Join tables if link exists

Question

Join tables if link exists

I got a PostgreSQL database with 4 tables:

Table a

--------------------------- | ID | B_ID | C_ID | D_ID | --------------------------- | 1 | 1 | NULL | NULL | --------------------------- | 2 | NULL | 1 | NULL | --------------------------- | 3 | 2 | 2 | 1 | --------------------------- | 4 | NULL | NULL | 2 | ---------------------------

Table B

 ------------- | ID | DATA | ------------- | 1 | 123 | ------------- | 2 | 456 | -------------

Table C

 ------------- | ID | DATA | ------------- | 1 | 789 | ------------- | 2 | 102 | -------------

Table D

 ------------- | ID | DATA | ------------- | 1 | 654 | ------------- | 2 | 321 | -------------

I am trying to get a result set that appended data from table B and data from table C only if one of the IDs of the stands is not null.

 SELECT "Table_A"."ID", "Table_A"."ID_B", "Table_A"."ID_C", "Table_A"."ID_D", "Table_B"."DATA", "Table_C"."DATA" FROM "Table_A" LEFT JOIN "Table_B" on "Table_A"."ID_B" = "Table_B"."ID" LEFT JOIN "Table_C" on "Table_A"."ID_C" = "Table_C"."ID" WHERE "Table_A"."ID_B" IS NOT NULL OR "Table_A"."ID_C" IS NOT NULL;

Is this recommended, or am I better off splitting it into multiple requests?

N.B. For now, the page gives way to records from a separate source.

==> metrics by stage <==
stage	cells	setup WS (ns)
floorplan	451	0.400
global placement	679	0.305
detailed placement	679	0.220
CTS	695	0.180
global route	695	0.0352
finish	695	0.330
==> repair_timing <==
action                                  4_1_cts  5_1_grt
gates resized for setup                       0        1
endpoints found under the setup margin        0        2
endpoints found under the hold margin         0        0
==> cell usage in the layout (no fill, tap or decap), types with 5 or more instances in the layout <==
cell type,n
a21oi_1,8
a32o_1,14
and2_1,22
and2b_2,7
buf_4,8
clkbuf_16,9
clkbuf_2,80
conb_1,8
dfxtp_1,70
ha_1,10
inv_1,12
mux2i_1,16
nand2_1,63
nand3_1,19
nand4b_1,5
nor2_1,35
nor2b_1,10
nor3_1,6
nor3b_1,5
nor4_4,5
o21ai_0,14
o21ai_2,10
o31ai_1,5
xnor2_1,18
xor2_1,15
===== src/rtl/pwrdn_pkg.sv =====
// pwrdn_pkg: shared types for the core power-down sequencer.
// Assumes: nothing beyond IEEE 1800-2017.
package pwrdn_pkg;

    // Sequencer phases, visited in this order (CLAMP skipped for core 0).
    typedef enum logic [2:0] {
        ST_IDLE,
        ST_WAIT,
        ST_CLAMP,
        ST_RESET,
        ST_SWITCH,
        ST_RELEASE
    } seq_state_t;

endpackage


===== src/rtl/pwrdn_sel_decode.sv =====
// pwrdn_sel_decode: checks that a core select mask is exactly one-hot and
// returns the index of its set bit.
// Assumes: idx_o is meaningful only when onehot_o is 1.
module pwrdn_sel_decode #(
    parameter int N_CORES = 4,
    localparam int IDX_W  = (N_CORES > 1) ? $clog2(N_CORES) : 1,
    localparam int CNT_W  = $clog2(N_CORES + 1)
) (
    input  logic [N_CORES-1:0] mask_i,
    output logic               onehot_o,
    output logic [IDX_W-1:0]   idx_o
);

    logic [CNT_W-1:0] ones;

    // Count set bits and remember the position of the last one found.
    always_comb begin
        ones  = '0;
        idx_o = '0;
        for (int i = 0; i < N_CORES; i++) begin
            if (mask_i[i]) begin
                ones  = ones + CNT_W'(1);
                idx_o = IDX_W'(i);
            end
        end
        onehot_o = (ones == CNT_W'(1));
    end

endmodule
$ cat config.mk
export PLATFORM = sky130hd
export DESIGN_NAME = pending_target_queue
export DESIGN_NICKNAME = d
export VERILOG_FILES = /design/src/rtl/ptq_pkg.sv /design/src/rtl/ptq_flag_unit.sv /design/src/rtl/ptq_ptr_ctrl.sv /design/src/rtl/ptq_slot_array.sv /design/src/rtl/pending_target_queue.sv
export SDC_FILE = /design/constraint.sdc
export NUM_CORES = 1
export LEC_CHECK = 0
export CORE_ASPECT_RATIO = 0.8
export CORE_MARGIN = 2
export CORE_UTILIZATION = 29
export CTS_BUF_LIST = sky130_fd_sc_hd__clkbuf_4 sky130_fd_sc_hd__clkbuf_8
export DETAILED_ROUTE_END_ITERATION = 8
export PLACE_DENSITY_LB_ADDON = 0.2
export SETUP_SLACK_MARGIN = 0.2
export SLEW_MARGIN = 5
export SYNTH_ARGS = -nofsm -noshare
export SYNTH_HDL_FRONTEND = slang
export SYNTH_HIERARCHICAL = 1
export SYNTH_SLANG_ARGS = --single-unit
$ cat constraint.sdc
create_clock -name clk -period 8.1 [get_ports clk]
set_input_delay 1.215 -clock clk [delete_from_list [all_inputs] [get_ports clk]]
set_output_delay 1.215 -clock clk [all_outputs]
set_load 0.02 [all_outputs]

Is there a way to make an inner join between these tables?

Expected Result:

 ------------------------------------------------- | ID | ID_B | ID_C | ID_D | DATA (B) | DATA (C) | ------------------------------------------------- | 1 | 1 | NULL | NULL | 123 | NULL | ------------------------------------------------- | 2 | NULL | 1 | NULL | NULL | 789 | ------------------------------------------------- | 3 | 2 | 2 | NULL | 456 | 102 | -------------------------------------------------

EDIT: ID_B , ID_C , ID_D are foreign keys for tables table_b , table_c , table_d

+6

sql join select postgresql

wiizzard May 25, '13 at 9:25

source share

4 answers

Given your requirements, your request seems good to me.

An alternative would be to use nested selections in projection, but depending on your data, indexes and constraints, which can be slower, since nested selects usually result in nested loops, whereas joins can be performed as merge joins or nested loops

 SELECT "Table_A"."ID", "Table_A"."ID_B", "Table_A"."ID_C", "Table_A"."ID_D", (SELECT "DATA" FROM "Table_B" WHERE "Table_A"."ID_B" = "Table_B"."ID"), (SELECT "DATA" FROM "Table_C" WHERE "Table_A"."ID_C" = "Table_C"."ID") FROM "Table_A" WHERE "Table_A"."ID_B" IS NOT NULL OR "Table_A"."ID_C" IS NOT NULL;

If Postgres caches the scalar subquery (as Oracle does), then nested selections can help if you have many repetitions of the data in Table_A

+2

Lukas Eder May 25 '13 at 9:32

source share

Since you have foreign key constraints, referential integrity is guaranteed and the query in your Q is already the best answer .

Indices for Table_B.ID and Table_C.ID are also indicated.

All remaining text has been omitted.